Nos hemos acostumbrado a no llamar a las cosas por sus nombres. Preferimos el eufemismo antes que la denominación correcta. Decimos “negociado” cuando debiéramos decir “robo” y “estafa”. Decimos “faltó a la verdad” cuando lo correcto sería decir “mintió”. Y preferimos hablar de “edad avanzada” o “tercera edad” cuando realmente tendríamos que hablar de “ancianidad” o “vejez”.
¿Por qué ese temor a la palabra “vejez”? ¿Por qué el ocultamiento de la edad se estima como una manifestación de coquetería? ¿Cuál es la razón del miedo a las arrugas, las canas o la calvicie? Somos una sociedad que le teme a la vejez.
El ideal de nuestro mundo es el hombre joven de músculos firmes, atlético y vigoroso. Todos los medios difunden esa imagen y toda la sociedad parece convencida de su pertinencia. Pero, sin darnos cuenta, estamos haciendo una regresión histórica y volvemos a las concepciones paganas - griegas y romanas - en que el hombre era fundamentalmente cuerpo y el ideal era el dios Apolo.

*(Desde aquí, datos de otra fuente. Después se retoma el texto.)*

Source: an optimization exercise on an open RTL-to-GDS flow (aim: small area). Production flows keep margins and buffers that such runs may drop. Where RTL was checked, it was by simulation tests only, not by an equivalence proof against the original. Power and IR drop assume default switching activity.

Design lhce_parse, start of the top module:
module lhce_parse (
    input  wire        clk,
    input  wire        rst,           
    input  wire        start,
    input  wire [3:0]  op,
    input  wire [15:0] src_addr,
    input  wire [15:0] src_len,
    input  wire [31:0] ph_src,
    input  wire [31:0] ph_dst,
    output wire        busy,
    output reg         done,
    output wire        mem_rd,
    output wire [9:0]  mem_addr,
    input  wire [31:0] mem_rdata,
    output wire [3:0]  err_code,
    output wire [3:0]  err_sub,
    output wire [31:0] r_csum,
    output wire [31:0] r_csum_field,
    output wire [31:0] r_ip_len,
    output wire [31:0] r_ip_misc,
    output wire [31:0] r_ip_src,
    output wire [31:0] r_ip_dst,
    output wire [31:0] r_ip_hdr,
    output wire [31:0] r_ip_chk,
    output wire [31:0] r_tcp_ports,
    output wire [31:0] r_tcp_seq,
    output wire [31:0] r_tcp_ack,
    output wire [31:0] r_tcp_ctl,
    output wire [31:0] r_tcp_csum,
    output wire [31:0] r_tcp_hdr,
    output wire [31:0] r_pay,
    output wire [31:0] r_out
);
Size: about 2,700 cells after synthesis, about 710 flip-flops, roughly 670 I/O pins.
==> flow/config.mk <==
export PLATFORM = sky130hd
export DESIGN_NAME = lhce_parse
export DESIGN_NICKNAME = lhce_parse
export VERILOG_FILES = /design/flow/design.v
export SDC_FILE = /design/flow/constraint.sdc
export NUM_CORES = 4
export LEC_CHECK = 0
export CAP_MARGIN = 20
export CORE_MARGIN = 2
export CORE_UTILIZATION = 40
export CTS_BUF_LIST = sky130_fd_sc_hd__clkbuf_8
export CTS_CLUSTER_DIAMETER = 60
export CTS_CLUSTER_SIZE = 20
export PLACE_DENSITY = 0.6
export SLEW_MARGIN = 20
export SYNTH_HIERARCHICAL = 1
export SYNTH_MINIMUM_KEEP_SIZE = 0
==> flow/constraint.sdc <==
create_clock -name core_clock -period 7.0 [get_ports {clk}]
set_input_delay 1.4000 -clock core_clock [delete_from_list [all_inputs] [get_ports {clk}]]
set_output_delay 1.4000 -clock core_clock [all_outputs]
set_load 0.01 [all_outputs]
standard.sh (not shown) runs the stock make flow with config.mk's settings and CLKGATE_MAP_FILE= SYNTH_SCRIPT=/design/flow/synth_recipe.tcl, a recipe that flattens the netlist after the stock synthesis.
==> flow/flow/run.sh <==
#!/bin/bash
# Standard layout (the standard.sh, standard synthesis), with the port
# buffers that global placement inserts made of sky130_fd_sc_hd__buf_1.
set -euo pipefail
export BUFFER_PORTS_ARGS="-buffer_cell sky130_fd_sc_hd__buf_1"
bash standard.sh > standard.log 2>&1
The starting point passed the timing, design-rule and antenna checks.
Change:
==> flow/flow/run.sh (replaced) <==
#!/bin/bash
# Standard layout (the standard.sh, standard synthesis), with the port
# buffers that global placement inserts made of sky130_fd_sc_hd__buf_1 and
# one tie cell per constant value.
set -euo pipefail
export BUFFER_PORTS_ARGS="-buffer_cell sky130_fd_sc_hd__buf_1"
export SKIP_REPAIR_TIE_FANOUT=1
bash standard.sh > standard.log 2>&1
- CTS_BUF_LIST: sky130_fd_sc_hd__clkbuf_8 -> default
- CTS_CLUSTER_DIAMETER: 60 -> 90
- CTS_CLUSTER_SIZE: 20 -> 30
Worst setup slack gains 0.081 ns.
Wire length came out lower by 2.0%.
Sequential power hardly moves.
First-iteration DRC count goes down by 15%.
Register-to-register slack gets better by 0.03 ns.
Cell count falls by 3.0%.
Clock skew went down by 0.0066 ns.
Total power climbs by 2.6%.
Worst hold slack got worse by 0.027 ns.
Clock-buffer cell count came out lower by 17.
Change:
- CORE_UTILIZATION: 40 -> 60
- PLACE_DENSITY: 0.6 -> 0.75
=>
- routed wire length falls by 1.1%
- fmax falls by 2.0%
- total power falls by 3.6%
- via count rises by 4.9%
- design area falls by 2.3%
- worst setup slack got worse by 0.11 ns
- synthesized area is unchanged
- utilization rises by 21 points

---

lhce_parse, a different RTL version from the one above (not shown whole).
Size in the first run: roughly 3500 cells after synthesis, ~670 I/O pins.
Settings: LEC_CHECK=0, CAP_MARGIN=20, CORE_MARGIN=2, CORE_UTILIZATION=40, CTS_CLUSTER_DIAMETER=90, CTS_CLUSTER_SIZE=30, PLACE_DENSITY=0.6, SLEW_MARGIN=20; clock period 7.0 ns.
==> flow/flow/run.sh <==
#!/bin/bash
# Standard layout (the standard.sh, standard synthesis), with the port
# buffers that global placement inserts made of sky130_fd_sc_hd__buf_1.
set -euo pipefail
export BUFFER_PORTS_ARGS="-buffer_cell sky130_fd_sc_hd__buf_1"
bash standard.sh > standard.log 2>&1
The starting point finished with timing, DRC and antenna clean.
==> next run, changes <==
Settings changed: CTS_CLUSTER_DIAMETER 90 to 80, CTS_CLUSTER_SIZE 30 to 24.
Outcome: The changed run went through all stages and came out clean. Total power goes up by 1.8%. Setup slack stays flat. Hold slack got worse by 0.0047 ns. Fmax stays flat. Wire length goes up by 0.41%. Final area goes up by 0.64%. Via count is about the same. Core utilization goes up by 0.29 points. Die area is unchanged. Combinational power hardly moves.
No run of this note included a check of the RTL's function; only the layout flow was run.

---

== v29 ==
Another version of the RTL of lhce_parse (not shown whole).
Size: ~2,300 cells after synthesis, roughly 670 I/O pins, ~27,000 um^2 of cells after synthesis.
Settings: LEC_CHECK=0, CAP_MARGIN=0, CORE_MARGIN=2, CORE_UTILIZATION=60, CTS_CLUSTER_DIAMETER=90, CTS_CLUSTER_SIZE=30, GPL_ROUTABILITY_DRIVEN=0, GPL_TIMING_DRIVEN=0, PLACE_DENSITY=0.75, SLEW_MARGIN=0, SYNTH_HIERARCHICAL=1, SYNTH_MINIMUM_KEEP_SIZE=0; clock period 7.0 ns.
==> flow/flow/run.sh <==
#!/bin/bash
# Standard layout (the standard.sh, standard synthesis), with the port
# buffers that global placement inserts made of sky130_fd_sc_hd__buf_1 and
# one tie cell per constant value.
set -euo pipefail
export BUFFER_PORTS_ARGS="-buffer_cell sky130_fd_sc_hd__buf_1"
export SKIP_REPAIR_TIE_FANOUT=1
bash standard.sh > standard.log 2>&1
v29 finished every stage and its layout cleared the timing, design-rule and antenna checks.
Relative to v29, the following input files were edited for v25:
- removing GPL_ROUTABILITY_DRIVEN (formerly 0)
- removing GPL_TIMING_DRIVEN (formerly 0)
Results
Of v25 and v29, v29 shows the higher post-layout instance count excluding filler cells, with v25 below it.
Summary of v25 over v29: sequential share of layout area saw an increase; critical path data arrival time fell 0.04 ns; worst setup slack up 0.034 ns; setup skew after layout did not really move.
u_tc.q[88] as the critical path endpoint was reported by v25, and u_ip.q[26] by v29.
Per the comparison of v25 with v29, number of cells upsized or downsized after cts now sits at about the same level, wire length of the first global-routing pass lost about 6%, leakage power summed over all cells down about 9%, utilization went down, clock buffer instance count of the final layout now sits lower.

[re-timing with driven ports]
The results above use ideal ports. As a check the final layouts listed here were re-extracted and re-timed, cells and wires unchanged.
Step 1 (the two cells are an assumption about what drives the block):
set clk [get_ports {clk}]
set_driving_cell -lib_cell sky130_fd_sc_hd__clkbuf_16 $clk
set_driving_cell -lib_cell sky130_fd_sc_hd__buf_2 [delete_from_list [all_inputs] $clk]
Step 2, shift: input delay + t, output delay - t, t = (earliest + latest rising clock arrival at the registers) / 2. This alone moves slack from input paths to output paths.
a / b / c = no drivers / after step 1 / after step 2; a / b = the first two.
run	t (ns)	setup WS [ns]	clock arrival spread, ns
the first run of note 1	0.760	1.587 / 1.525 / 1.644	0.052 / 0.052
the second run of note 1	0.650	1.668 / 1.668 / 1.668	0.045 / 0.044
the third run of note 1	0.702	1.558 / 1.558 / 1.558	0.023 / 0.022
the first run of note 2	0.665	1.601 / 1.535 / 1.821	0.039 / 0.039
the second run of note 2	0.678	1.601 / 1.531 / 1.822	0.032 / 0.032
v29	0.672	1.011 / 1.011 / 0.962	0.043 / 0.044
v25	0.673	1.045 / 1.045 / 1.045	0.041 / 0.040
After both steps setup and hold are still met in every run listed. The setup slack of v29, which loses most, moves by 0.000 ns with the drivers and by -0.049 ns with both steps.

Cuando las empresas necesitan emplear buscan jóvenes de menos de 30 años, a los que, absurdamente, se les pide “experiencia”. Contra esta corriente ni siquiera las estadísticas, a las que somos tan afectos, han podido hacer nada. Es en vano que demuestren que un hombre mayor de 40 o 50 años es más cumplidor en su trabajo, falta menos, toma menos vacaciones, rinde en forma pareja, etc. Todo esto parece no tener importancia en una sociedad que ve con temor todo lo que signifique vejez.
El sabio Salomón decía hace tres mil años: “La hermosura de los ancianos es su vejez”. Seguramente la sentencia es incomprensible para hombres y mujeres del presente que intentan continuamente borrar todas las marcas del paso de los años en su cuerpo, aún a costa de lucir esas ridículas máscaras de pómulos como pelotas de tenis y ojos con la expresión de “yo no fui”, que suelen proporcionarles los cirujanos plásticos.

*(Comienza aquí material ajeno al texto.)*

This design comes from an exercise in tuning for small area, a short achievable clock period and few clock cycles on the open sky130 flow, not from production work.
Where RTL was checked, it was by simulation tests only, not by an equivalence proof against the original.
The RTL of run 3 was laid out without a check of its function.
Power is estimated from default activity; no workload was simulated.

==> flow/design.v <==
module lpr_tone_rom_half (
    input  wire [5:0]  lohi,
    output wire [39:0] e
);
    wire [63:0] sel = 64'd1 << lohi;
    assign e[0] = |(sel & 64'h0000C02020D8281A);
    assign e[1] = |(sel & 64'h0000C0E010C8E4F6);
    assign e[2] = |(sel & 64'h000000C0D0E0C4D6);
    assign e[3] = |(sel & 64'h000000001000F8EA);
    assign e[4] = |(sel & 64'h0080808060888874);
    assign e[5] = |(sel & 64'h008040A0D0A0A0D6);
    assign e[6] = |(sel & 64'h00800040E048B4E2);
    assign e[7] = |(sel & 64'h0080C020D0D86CD0);
    assign e[8] = |(sel & 64'h0080C0002028F022);
    assign e[9] = |(sel & 64'h000080A0A0A8A05C);
    assign e[10] = |(sel & 64'h000000C0C0303866);
    assign e[11] = |(sel & 64'h008040A0A09864DC);
    assign e[12] = |(sel & 64'h0000802020C0A47A);
    assign e[13] = |(sel & 64'h0000002020F8207A);
    assign e[14] = |(sel & 64'h000000202000D882);
    assign e[15] = |(sel & 64'h0000C0E0103030CC);
    assign e[16] = |(sel & 64'h0000C00010E8E8D8);
    assign e[17] = |(sel & 64'h008080A04050508E);
    assign e[18] = |(sel & 64'h008080A00000FC8C);
    assign e[19] = |(sel & 64'h0000002080787808);
    assign e[20] = |(sel & 64'h0000C0E0C040BCCC);
    assign e[21] = |(sel & 64'h0000C0E03048F4C4);
    assign e[22] = |(sel & 64'h0080408060289CAC);
    assign e[23] = |(sel & 64'h008000A0D020B4A4);
    assign e[24] = |(sel & 64'h0080004010C0A8B8);
    assign e[25] = |(sel & 64'h000080608068D42A);
    assign e[26] = |(sel & 64'h00000080E088E034);
    assign e[27] = |(sel & 64'h0000C0C0C0303806);
    assign e[28] = |(sel & 64'h008080808040BC44);
    assign e[29] = |(sel & 64'h00808060601858E0);
    assign e[30] = |(sel & 64'h0000C0A0A040BCA4);
    assign e[31] = |(sel & 64'h000000C03068D4CC);
    assign e[32] = |(sel & 64'h008040A090D84C5C);
    assign e[33] = |(sel & 64'h000080C020906896);
    assign e[34] = |(sel & 64'h00000000C0E07018);
    assign e[35] = |(sel & 64'h00000000000080E0);
    assign e[36] = |(sel & 64'h0080C0E0F0F8FCFE);
    assign e[37] = |(sel & 64'h00808040D0C818D8);
    assign e[38] = |(sel & 64'h0080C0E0A070A0E4);
    assign e[39] = |(sel & 64'h0080C020F0286CAA);
endmodule
module lpr_tone_fold (
    input  wire [5:0] addr,
    output wire [5:0] lohi,
    output wire       swap,
    output wire       diag
);
    wire [2:0] row = addr[5:3];
    wire [2:0] col = addr[2:0];
    assign swap = (row > col);
    assign diag = (row == col);
    assign lohi = swap ? {col, row} : {row, col};
endmodule
module lpr_tone_unfold (
    input  wire [39:0] e,
    input  wire        swap,
    input  wire        diag,
    output wire [39:0] data
);
    assign data = diag ? {4'd1, 36'd0}
                : swap ? {e[39:36], 4'd11 - e[35:32], ~e[31:0]}
                : e;
endmodule
module lpr_tone_rom (
    input  wire [5:0]  addr,
    output wire [39:0] data
);
    wire [5:0]  lohi;
    wire        swap, diag;
    wire [39:0] e;
    lpr_tone_fold     u_fold   (.addr(addr), .lohi(lohi), .swap(swap), .diag(diag));
    lpr_tone_rom_half u_half   (.lohi(lohi), .e(e));
    lpr_tone_unfold   u_unfold (.e(e), .swap(swap), .diag(diag), .data(data));
endmodule
What follows belongs to an exercise in optimizing a design on an open flow for small area, a short achievable clock period and few clock cycles per item; a production flow would make more cautious choices.
The RTL was checked by simulation tests, not by an equivalence proof against the original design.
Power and IR drop assume default switching activity.

## the previous run
Design beep_env, start of the top module:
module beep_env (
  input             clk,
  input             rst,
  input             start,
  input      [31:0] env,         
  input      [31:0] gain,        
  output reg        ready,
  output reg        done,
  output reg        lut_we,
  output     [7:0]  lut_addr,
  output     [15:0] lut_data
);
Size: roughly 1200 cells after synthesis, roughly 170 flip-flops, about 12000 um^2 of cells after synthesis.
==> flow/config.mk <==
export PLATFORM = sky130hd
export DESIGN_NAME = beep_env
export DESIGN_NICKNAME = beep_env
export VERILOG_FILES = /design/flow/design.v
export SDC_FILE = /design/flow/constraint.sdc
export NUM_CORES = 4
export LEC_CHECK = 0
export CAP_MARGIN = 0
export CORE_MARGIN = 2
export CORE_UTILIZATION = 40
export CTS_BUF_LIST = sky130_fd_sc_hd__clkbuf_8
export CTS_CLUSTER_DIAMETER = 150
export CTS_CLUSTER_SIZE = 40
export PLACE_DENSITY = 0.6
export SLEW_MARGIN = 0
==> flow/constraint.sdc <==
create_clock -name core_clock -period 10.0 [get_ports {clk}]
set_input_delay 2.0000 -clock core_clock [delete_from_list [all_inputs] [get_ports {clk}]]
set_output_delay 2.0000 -clock core_clock [all_outputs]
set_load 0.01 [all_outputs]
standard.sh (not shown) runs the stock make flow with config.mk's settings and CLKGATE_MAP_FILE= SYNTH_SCRIPT=/design/flow/synth_recipe.tcl, a recipe that flattens the netlist after the stock synthesis.
==> flow/flow/run.sh <==
#!/bin/bash
set -euo pipefail
export BUFFER_PORTS_ARGS="-buffer_cell sky130_fd_sc_hd__buf_1"
export SETUP_SLACK_MARGIN=6
bash standard.sh > standard_flow.log 2>&1
The previous run completed; timing, DRC and antenna clean
Testbench counts of the previous run, summed over its fixed seeds: cycles 26,026, builds 96.
Background: an optimization exercise with open tools, aiming at small area, a short achievable clock period and few clock cycles. Do not read the settings as production practice.
Function was checked by simulation only, so behaviour that the tests miss may differ from the original.
Power figures rest on the tool's default switching activity, not on a simulated workload.

==> flow/design.v (excerpt) <==
module pcmdf_dec (
    input  wire        clk,
    input  wire        rst,
    input  wire        start,
    input  wire [15:0] cfg_len,
    input  wire [15:0] cfg_fps,
    input  wire        cfg_fps_set,
    input  wire        cfg_extract,
    output wire        idle,
    input  wire        in_valid,
    output reg         in_ready,
    input  wire [31:0] in_data,
    output reg         out_valid,
    input  wire        out_ready,
    output reg  [1:0]  out_type,
    output reg  [31:0] out_data,
    output reg  [2:0]  out_nbytes,
    output reg         out_tp,
    output reg  [63:0] out_ts,
    output reg  [15:0] out_hdr,
    output reg         out_ss,
    output reg  [31:0] out_sync,
    output reg  [15:0] out_sfid,
    output reg  [15:0] out_plen,
    output wire [2:0]  out_status,
    output reg  [15:0] out_offset,
    output reg  [15:0] out_count,
    output reg  [31:0] out_mode_word
);
Settings: LEC_CHECK=0, CAP_MARGIN=20, CORE_MARGIN=2, CORE_UTILIZATION=40, PLACE_DENSITY=0.6, SETUP_SLACK_MARGIN=4.5, SLEW_MARGIN=20; clock period 8.0 ns.
standard.sh (not shown) runs the stock make flow with config.mk's settings and CLKGATE_MAP_FILE= SYNTH_SCRIPT=/design/flow/synth_recipe.tcl, a recipe that flattens the netlist after the stock synthesis.
==> flow/flow/run.sh <==
#!/bin/bash
# The standard layout (standard synthesis, floorplan, place, CTS, route),
# with the smallest buffer on each input and output port instead of the
# default port buffer cell. Each tool's output goes to its log here.
set -euo pipefail
export BUFFER_PORTS_ARGS="-buffer_cell sky130_fd_sc_hd__buf_1"
bash standard.sh synth > synth.log 2>&1
bash standard.sh finish > layout.log 2>&1
The starting point went through all stages and came out clean.
Testbench counts at the start, summed over its fixed seeds: cycles 18,738.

En el pasado el anciano era el que acumulaba la sabiduría y se constituía por derecho propio, en el consejero natural de cada comunidad. El anciano era la memoria colectiva decantada por la serenidad que otorgaba el tiempo vivido. Por eso las nuevas generaciones encontraban en ellos respuestas a los problemas de la vida.
El mundo presente ha privilegiado el mercado, la competencia y la productividad. Se busca el conocimiento, pero se desdeña la sabiduría.

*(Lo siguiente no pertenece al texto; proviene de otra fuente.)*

This is an optimization exercise on Yosys and OpenROAD, whose aim is small area, a short achievable clock period and few clock cycles, not a production implementation. RTL that was checked went through simulation tests only; none was proved equivalent to the original. No activity file was given, so power comes from the tool's default toggle rates.

== v6 ==
==> flow/design.v <==
module tslcf_deframer (
    input  wire       clk,
    input  wire       rst,
    input  wire       in_valid,
    output wire       in_ready,
    input  wire [1:0] in_kind,
    input  wire [7:0] in_data,
    output reg        b_valid,    
    output reg        e_valid,    
    output reg        a_valid,    
    output reg        fe_first,   
    output reg  [7:0] op_byte
);
    localparam [1:0] K_DATA  = 2'd0,
                     K_EOS   = 2'd1,
                     K_ABORT = 2'd2;
    localparam [1:0] HUNT0 = 2'd0,   
                     HUNT1 = 2'd1,   
                     BODY0 = 2'd2,   
                     BODY1 = 2'd3;   
    reg  [1:0] state;
    reg        pend_end;    
    reg        rdy;         
    assign in_ready = rdy;
    wire take   = in_valid && !fe_first;
    wire is_esc = (in_data == 8'hFE);
    wire is_stx = (in_data == 8'h02);
    always @(posedge clk) begin
        if (!fe_first)
            op_byte <= in_data;
    end
    wire k_data  = !in_kind[1] && !in_kind[0];
    wire k_eos   = !in_kind[1] &&  in_kind[0];
    wire k_abort =  in_kind[1] && !in_kind[0];
    wire s_hunt1 = (state == HUNT1);
    wire s_body0 = (state == BODY0);
    wire s_body1 = (state == BODY1);
    wire in_body = state[1];
    wire t_data  = take && k_data;
    wire t_stop  = take && (k_eos || k_abort);    
    reg [1:0] state_n;
    always @(*) begin
        state_n = state;
        if (t_stop)
            state_n = HUNT0;
        else if (t_data) begin
            case (state)
                HUNT0: if (is_esc) state_n = HUNT1;
                HUNT1: if (is_stx) state_n = BODY0; else if (!is_esc) state_n = HUNT0;
                BODY0: if (is_esc) state_n = BODY1;
                default: state_n = BODY0;
            endcase
        end
    end
    wire lone_x  = t_data && s_body1 && !is_esc && !is_stx;
    wire lone_e  = take && k_eos && s_body1;
    wire fe_n    = lone_x || lone_e;
    wire pend_n  = fe_n ? lone_e : pend_end;
    wire b_n     = fe_first ? !pend_end
                 : (t_data && ((s_body0 && !is_esc) || (s_body1 && !is_stx))) || lone_e;
    wire e_n     = fe_first ? pend_end
                 : (t_data && s_body1 && is_stx) || (take && k_eos && s_body0);
    wire a_n     = !fe_first && take && k_abort && in_body;
    always @(posedge clk) begin
        pend_end <= pend_n;
        if (rst) begin
            state    <= HUNT0;
            b_valid  <= 1'b0;
            e_valid  <= 1'b0;
            a_valid  <= 1'b0;
            fe_first <= 1'b0;
            rdy      <= 1'b1;
        end else begin
            state    <= state_n;
            b_valid  <= b_n;
            e_valid  <= e_n;
            a_valid  <= a_n;
            fe_first <= fe_n;
            rdy      <= !fe_n;
        end
    end
endmodule
module tslcf_parser (
    input  wire        clk,
    input  wire        rst,
    input  wire        b_valid,
    input  wire        e_valid,
    input  wire        a_valid,
    input  wire        fe_first,
    input  wire [7:0]  op_byte,
    output reg         out_valid,
    output reg  [3:0]  out_tag,
    output reg  [15:0] out_data
);
    localparam [2:0] F_PBC    = 3'd1,
                     F_VERFLG = 3'd2,
                     F_SCREEN = 3'd3,
                     F_INDEX  = 3'd4,
                     F_CW     = 3'd5,
                     F_TLEN   = 3'd6;
    localparam [2:0] S_OK          = 3'd0,
                     S_TOOSHORT    = 3'd1,
                     S_LENMISMATCH = 3'd2,
                     S_TRUNCATED   = 3'd3,
                     S_UNSUPPORTED = 3'd4,
                     S_ABORTED     = 3'd5;
    reg  [2:0]  field;       
    reg         half;        
    reg         text;        
    reg         stop;        
    reg  [15:0] text_nleft;  
    reg  [15:0] len_nleft;   
    reg         len_over;    
    wire [15:0] text_inc, len_inc;
    assign text_inc[0] = !text_nleft[0];
    assign len_inc[0]  = !len_nleft[0];
    genvar gi;
    generate
        for (gi = 1; gi < 16; gi = gi + 1) begin : g_inc
            assign text_inc[gi] = text_nleft[gi] ^ (&text_nleft[gi-1:0]);
            assign len_inc[gi]  = len_nleft[gi]  ^ (&len_nleft[gi-1:0]);
        end
    endgenerate
    wire [7:0]  lo_byte = out_data[7:0];      
    wire [7:0]  byte_in = fe_first ? 8'hFE : op_byte;
    wire [15:0] field16 = {byte_in, lo_byte};
    wire f_pbc  = (field == F_PBC);
    wire f_cw   = (field == F_CW);
    wire f_tlen = (field == F_TLEN);
    wire header = (field == F_PBC) || (field == F_VERFLG) || (field == F_SCREEN);
    wire ev_text = b_valid && text;
    wire ev_lo   = b_valid && !text && !stop && !half;
    wire ev_hi   = b_valid && !text && !stop && half;
    wire ev_end  = e_valid || a_valid;
    reg  [2:0]  status;
    always @(*) begin
        if (a_valid)
            status = S_ABORTED;
        else if (header)
            status = S_TOOSHORT;
        else if (len_over || len_nleft != 16'hFFFF)
            status = S_LENMISMATCH;
        else if (stop)
            status = S_UNSUPPORTED;
        else if (field == F_INDEX && !half && !text)
            status = S_OK;
        else
            status = S_TRUNCATED;
    end
    always @(posedge clk) begin
        if (rst)
            out_valid <= 1'b0;
        else
            out_valid <= ev_text || ev_hi || ev_end;
        out_tag[3]     <= ev_end;
        out_tag[2:0]   <= ev_end ? 3'd0 : ev_hi ? field : 3'd7;
        out_data[15:8] <= ev_hi ? byte_in : 8'd0;
        if (ev_end)
            out_data[7:0] <= {5'd0, status};
        else if (ev_text || ev_lo)
            out_data[7:0] <= byte_in;
    end
    always @(posedge clk) begin
        if (rst || ev_end) begin
            field <= F_PBC;
            half  <= 1'b0;
            text  <= 1'b0;
            stop  <= 1'b0;
        end else if (ev_text) begin
            text <= (text_nleft[15:1] != 15'h7FFF);
        end else if (ev_lo) begin
            half <= 1'b1;
        end else if (ev_hi) begin
            half <= 1'b0;
            case (field)
                F_PBC:    field <= F_VERFLG;
                F_VERFLG: field <= F_SCREEN;
                F_CW: begin
                    field <= F_TLEN;
                    stop  <= byte_in[7];
                end
                F_TLEN: begin
                    field <= F_INDEX;
                    text  <= (field16 != 16'd0);
                end
                F_SCREEN: field <= F_INDEX;
                default:  field <= F_CW;            
            endcase
        end
    end
    always @(posedge clk) begin
        if (ev_text)
            text_nleft <= text_inc;
        else if (ev_hi && f_tlen)
            text_nleft <= ~field16;
    end
    always @(posedge clk) begin
        if (b_valid) begin
            if (ev_hi && f_pbc) begin
                len_nleft <= ~field16;
                len_over  <= 1'b0;
            end else begin
                len_nleft <= len_inc;
                if (len_nleft == 16'hFFFF)
                    len_over <= 1'b1;
            end
        end
    end
endmodule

Volvimos a dar vigencia a una despiadada sentencia de Cicerón que calificó a los ancianos como “superfluos”, justificando su desatino con el argumento de que consumían sin producir.
La ética judeo cristiana nos rescató de esa insensata forma de pensar, para hacer que en occidente se valorizara y respetara al anciano. Hoy, en este proceso de desacralización de todas las cosas, volvemos a reflotar los conceptos decadentes que habíamos desechado. Cuando vemos la forma en que se trata a los ancianos, las magras pensiones con que se los quiere sostener, la postergación constante de sus derechos, etc.- no podemos menos que espantarnos ante una sociedad enferma de canibalismo.
Todos, quién esto escribe y usted estimado lector, vamos inexorablemente hacia la vejez. Todos estamos, como decía Heráclito de Efeso, colocados en la corriente del río del tiempo. No solo ocupamos un lugar en el espacio, sino que nos deslizamos por esa otra dimensión inasible que contabilizamos con relojes y calendarios, pero que no podemos dominar.
En el pasado, con un sentido trascendente de la existencia, se miraba a la vejez como una etapa de realización plena. Hoy, frivolizados y empobrecidos por la óptica humanista, carentes de sensibilidad espiritual, sumidos en una visión intrascendente de la existencia, la vejez ha pasado a ser la antesala de la nada. Por eso asusta y se pretende conjurar de cualquier forma.
¿No sería más sensato recapacitar acerca del sentido que tiene la existencia y entender al hombre como un ser espiritual y trascendente? En ese rumbo encontraríamos la respuesta a un problema que ninguno puede sentir como ajeno.